I’ll quickly go over the code: we start by importing the resource_changes object from our JSON-formatted Terraform plan (1) that we pass as input, and then we extract all Linux-based function apps by using the get_resources_by_type helper function (2). After that, we define a check_fap_naming_convention helper function (3) and use it in a comprehension inside the incorrect_naming_convention rule (4). The comprehension evaluates to the filtered array of resources which are not following our naming convention. Finally, we define a deny rule that generates the set of error messages, in case some of our Function Apps violate the naming convention (5). Note that the message includes the Terraform address of the resource (e.g. azurerm_linux_function_app.my_fap) to locate it in our Terraform code.

Don’t worry if the code feels slightly difficult: declarative languages may seem daunting at first, but in the end, it’s just data manipulation. I’m getting used to the Rego language, and I’m pretty sure my code is still not idiomatic.

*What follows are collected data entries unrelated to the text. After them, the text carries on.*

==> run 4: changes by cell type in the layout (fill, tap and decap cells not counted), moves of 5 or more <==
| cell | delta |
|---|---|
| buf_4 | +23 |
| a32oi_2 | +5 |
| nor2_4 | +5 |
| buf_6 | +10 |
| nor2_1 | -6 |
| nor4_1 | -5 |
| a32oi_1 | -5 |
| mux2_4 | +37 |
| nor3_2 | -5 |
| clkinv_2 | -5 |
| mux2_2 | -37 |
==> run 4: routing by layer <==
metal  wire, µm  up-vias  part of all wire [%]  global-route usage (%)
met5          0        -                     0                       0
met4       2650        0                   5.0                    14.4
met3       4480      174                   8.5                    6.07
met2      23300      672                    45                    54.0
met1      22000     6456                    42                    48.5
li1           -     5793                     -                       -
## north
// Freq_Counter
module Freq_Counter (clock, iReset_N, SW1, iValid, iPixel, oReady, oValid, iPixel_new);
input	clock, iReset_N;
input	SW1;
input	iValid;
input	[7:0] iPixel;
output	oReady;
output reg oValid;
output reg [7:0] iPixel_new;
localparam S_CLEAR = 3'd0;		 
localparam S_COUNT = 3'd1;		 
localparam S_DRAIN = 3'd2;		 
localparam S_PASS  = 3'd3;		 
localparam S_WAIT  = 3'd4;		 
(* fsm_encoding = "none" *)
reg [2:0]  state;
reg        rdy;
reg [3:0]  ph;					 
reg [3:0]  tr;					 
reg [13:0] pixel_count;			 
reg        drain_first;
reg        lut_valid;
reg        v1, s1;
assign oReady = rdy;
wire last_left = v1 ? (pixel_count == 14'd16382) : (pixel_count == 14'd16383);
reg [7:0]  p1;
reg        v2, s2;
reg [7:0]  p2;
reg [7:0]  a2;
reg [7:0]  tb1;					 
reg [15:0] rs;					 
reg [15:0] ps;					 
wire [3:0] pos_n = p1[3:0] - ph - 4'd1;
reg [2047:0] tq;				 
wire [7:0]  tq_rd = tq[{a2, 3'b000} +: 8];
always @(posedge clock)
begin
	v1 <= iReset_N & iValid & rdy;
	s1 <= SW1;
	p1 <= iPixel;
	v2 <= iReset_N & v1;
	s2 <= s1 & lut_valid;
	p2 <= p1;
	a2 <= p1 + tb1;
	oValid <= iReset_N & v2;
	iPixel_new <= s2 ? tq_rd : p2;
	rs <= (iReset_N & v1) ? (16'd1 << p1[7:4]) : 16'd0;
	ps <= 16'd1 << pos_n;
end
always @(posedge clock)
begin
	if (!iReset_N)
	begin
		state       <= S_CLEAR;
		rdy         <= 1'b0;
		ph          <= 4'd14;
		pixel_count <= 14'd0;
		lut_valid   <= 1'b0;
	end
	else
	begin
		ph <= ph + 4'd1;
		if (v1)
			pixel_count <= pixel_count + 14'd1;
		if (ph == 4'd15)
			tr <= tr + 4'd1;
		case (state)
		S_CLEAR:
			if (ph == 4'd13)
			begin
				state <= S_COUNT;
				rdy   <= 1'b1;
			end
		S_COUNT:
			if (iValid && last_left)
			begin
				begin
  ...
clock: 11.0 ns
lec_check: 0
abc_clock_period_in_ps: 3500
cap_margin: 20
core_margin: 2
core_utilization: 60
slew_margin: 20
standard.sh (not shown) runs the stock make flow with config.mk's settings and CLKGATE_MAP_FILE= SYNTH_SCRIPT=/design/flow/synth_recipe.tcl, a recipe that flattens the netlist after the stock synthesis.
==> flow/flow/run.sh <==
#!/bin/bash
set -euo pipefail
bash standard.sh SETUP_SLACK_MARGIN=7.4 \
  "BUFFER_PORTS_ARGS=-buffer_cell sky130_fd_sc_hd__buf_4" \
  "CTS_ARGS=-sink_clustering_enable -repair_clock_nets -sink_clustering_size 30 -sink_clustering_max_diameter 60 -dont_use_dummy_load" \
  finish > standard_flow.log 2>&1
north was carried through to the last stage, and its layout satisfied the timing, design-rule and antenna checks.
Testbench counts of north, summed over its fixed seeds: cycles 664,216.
Source: an optimization exercise on an open RTL-to-GDS flow (aim: small area and few clock cycles per item). Production flows keep margins and buffers that such runs may drop.
Only simulation tests tie the RTL to the original design; equivalence was not proved.

==> design/flow/design.v <==
module AxiPeriph(
  input         clock,
  input         reset,
  input  [4:0]  io_axi_s0_aw_awaddr,
  input  [2:0]  io_axi_s0_aw_awprot,
  input         io_axi_s0_aw_awvalid,
  output        io_axi_s0_aw_awready,
  input  [11:0] io_axi_s0_aw_awid,
  input  [31:0] io_axi_s0_w_wdata,
  input  [3:0]  io_axi_s0_w_wstrb,
  input         io_axi_s0_w_wvalid,
  output        io_axi_s0_w_wready,
  input  [11:0] io_axi_s0_w_wid,
  output [1:0]  io_axi_s0_b_bresp,
  output        io_axi_s0_b_bvalid,
  input         io_axi_s0_b_bready,
  output [11:0] io_axi_s0_b_bid,
  input  [4:0]  io_axi_s0_ar_araddr,
  input  [2:0]  io_axi_s0_ar_arprot,
  input         io_axi_s0_ar_arvalid,
  output        io_axi_s0_ar_arready,
  input  [11:0] io_axi_s0_ar_arid,
  output [31:0] io_axi_s0_r_rdata,
  output [1:0]  io_axi_s0_r_rresp,
  output        io_axi_s0_r_rvalid,
  input         io_axi_s0_r_rready,
  output [11:0] io_axi_s0_r_rid,
  output [1:0]  io_leds,
  output        io_irqOut
);
  reg  [31:0] regs [0:7];
  reg         bvalid;
  reg  [11:0] bid;
  reg         rvalid;
  reg  [11:0] rid;
  reg  [2:0]  raddr;   
  wire bfree = ~bvalid | io_axi_s0_b_bready;
  wire rfree = ~rvalid | io_axi_s0_r_rready;
  wire wacc  = io_axi_s0_aw_awvalid & io_axi_s0_w_wvalid & bfree;
  wire racc  = io_axi_s0_ar_arvalid & rfree;
  wire [31:0] wd = io_axi_s0_w_wdata & {32{~reset}};
  wire [7:0] we;
  AxiWrDec wdec (.reset(reset), .wacc(wacc), .a(io_axi_s0_aw_awaddr[4:2]), .we(we));
  integer k;
  always @(posedge clock) begin
    for (k = 0; k < 8; k = k + 1)
      if (we[k])
        regs[k] <= wd;
  end
  always @(posedge clock) begin
    if (reset) begin
      bvalid <= 1'b0;
      rvalid <= 1'b0;
    end else begin
      if (wacc) bvalid <= 1'b1;
      else if (io_axi_s0_b_bready) bvalid <= 1'b0;
      if (racc) rvalid <= 1'b1;
      else if (io_axi_s0_r_rready) rvalid <= 1'b0;
    end
    if (wacc) bid <= io_axi_s0_aw_awid;
    if (racc) begin
      rid <= io_axi_s0_ar_arid;
      raddr <= io_axi_s0_ar_araddr[4:2];
    end
  end
  wire [7:0]  rsel;
  wire [31:0] rdata;
  AxiDec3 dec (.a(raddr), .y(rsel));
  AxiRdMux mux (.sel(rsel),
    .r0(regs[0]), .r1(regs[1]), .r2(regs[2]), .r3(regs[3]),
    .r4(regs[4]), .r5(regs[5]), .r6(regs[6]), .r7(regs[7]), .y(rdata));
  assign io_axi_s0_aw_awready = io_axi_s0_w_wvalid & bfree;
  assign io_axi_s0_w_wready   = io_axi_s0_aw_awvalid & bfree;
  assign io_axi_s0_b_bvalid   = bvalid;
  assign io_axi_s0_b_bid      = bid;
  assign io_axi_s0_b_bresp    = 2'b00;
  assign io_axi_s0_ar_arready = rfree;
  assign io_axi_s0_r_rvalid   = rvalid;
  assign io_axi_s0_r_rid      = rid;
  assign io_axi_s0_r_rdata    = rdata;
  assign io_axi_s0_r_rresp    = 2'b00;
  assign io_leds   = regs[0][1:0];
  assign io_irqOut = regs[0][4];
endmodule
module AxiWrDec(
  input        reset,
  input        wacc,
  input  [2:0] a,
  output [7:0] we
);
  assign we = {8{reset}} | ({8{wacc}} & (8'd1 << a));
endmodule
module AxiDec3(
  input  [2:0] a,
  output [7:0] y
);
  assign y = 8'd1 << a;
endmodule
From an optimization exercise on the open Yosys and OpenROAD flow, aimed at small area; shortcuts taken in it are not production practice.
Function was checked by simulation only, so behaviour that the tests miss may differ from the original.
No activity file was given, so power comes from the tool's default toggle rates.

File: design/flow/flow/run.sh
#!/bin/bash
# Standard ORFS layout (the standard.sh) with two changes:
#  - ports are buffered with the smallest buffer (buf_1) instead of ORFS's default pick
#  - clock tree synthesis inserts no dummy loads
set -euo pipefail
bash standard.sh \
  "BUFFER_PORTS_ARGS=-buffer_cell sky130_fd_sc_hd__buf_1" \
  "CTS_ARGS=-sink_clustering_enable -repair_clock_nets -dont_use_dummy_load" \
  finish > standard_flow.log 2>&1
File: design/flow/standard.sh
#!/bin/bash
# synth_recipe.tcl (not shown) runs the flow's synth.tcl, then flattens the netlist and writes it again
# the make line also repeats each setting of config.mk as NAME=value (left out here)
make -C /OpenROAD-flow-scripts/flow DESIGN_CONFIG=/design/flow/config.mk WORK_HOME=/design/flow/orfs CLKGATE_MAP_FILE= SYNTH_SCRIPT=/design/flow/synth_recipe.tcl "${@:-finish}"
File: design/flow/config.mk
export PLATFORM = sky130hd
export DESIGN_NAME = pcore_id
export DESIGN_NICKNAME = pcore_id
export VERILOG_FILES = /design/flow/design.v
export SDC_FILE = /design/flow/constraint.sdc
export NUM_CORES = 4
export LEC_CHECK = 0
export CAP_MARGIN = 20
export CELL_PAD_IN_SITES_DETAIL_PLACEMENT = 1
export CELL_PAD_IN_SITES_GLOBAL_PLACEMENT = 1
export CORE_MARGIN = 2
export CORE_UTILIZATION = 35
export CTS_BUF_LIST = sky130_fd_sc_hd__clkbuf_4
export PLACE_DENSITY = 0.45
export SETUP_SLACK_MARGIN = 0.3
export SLEW_MARGIN = 20
File: design/flow/constraint.sdc
create_clock -name core_clock -period 10.0 [get_ports {clk}]
set_input_delay 2.0000 -clock core_clock [delete_from_list [all_inputs] [get_ports {clk}]]
set_output_delay 2.0000 -clock core_clock [all_outputs]
set_load 0.01 [all_outputs]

I placed all the rego files inside the policies folder. I will pass its path as a bundle to the OPA CLI. Now it’s time to test our policy by running opa exec locally.

Running the policy locally

If you’ve been following along, you should already have a functions.json plan file on which we can try to enforce our policies. In my case, I’ve generated a plan by passing the following value to the fap_names variable:

fap_names = [
  "fap-prj-one",
  "fap-bad-two",
  "bad-prj-three"
]

Functions two and three would violate the naming convention. Let’s see our policy bundle in action.

Running the opa exec --bundle .\general_policies\ --decision general/production/deny .\functions.json command produces the following output:

{
  "result": [
    {
      "path": ".\\functions.json",
      "result": [
        "The following function app violates the naming convention: azurerm_linux_function_app.fap[\"bad-prj-three\"]",
        "The following function app violates the naming convention: azurerm_linux_function_app.fap[\"fap-bad-two\"]"
      ]
    }
  ]
}

The policy works! We still have to integrate it with an Azure DevOps pipeline running on a self-hosted agent. I will do that in the second part of the article, so stay tuned.

Thank you for coming this far. Power to the nerds!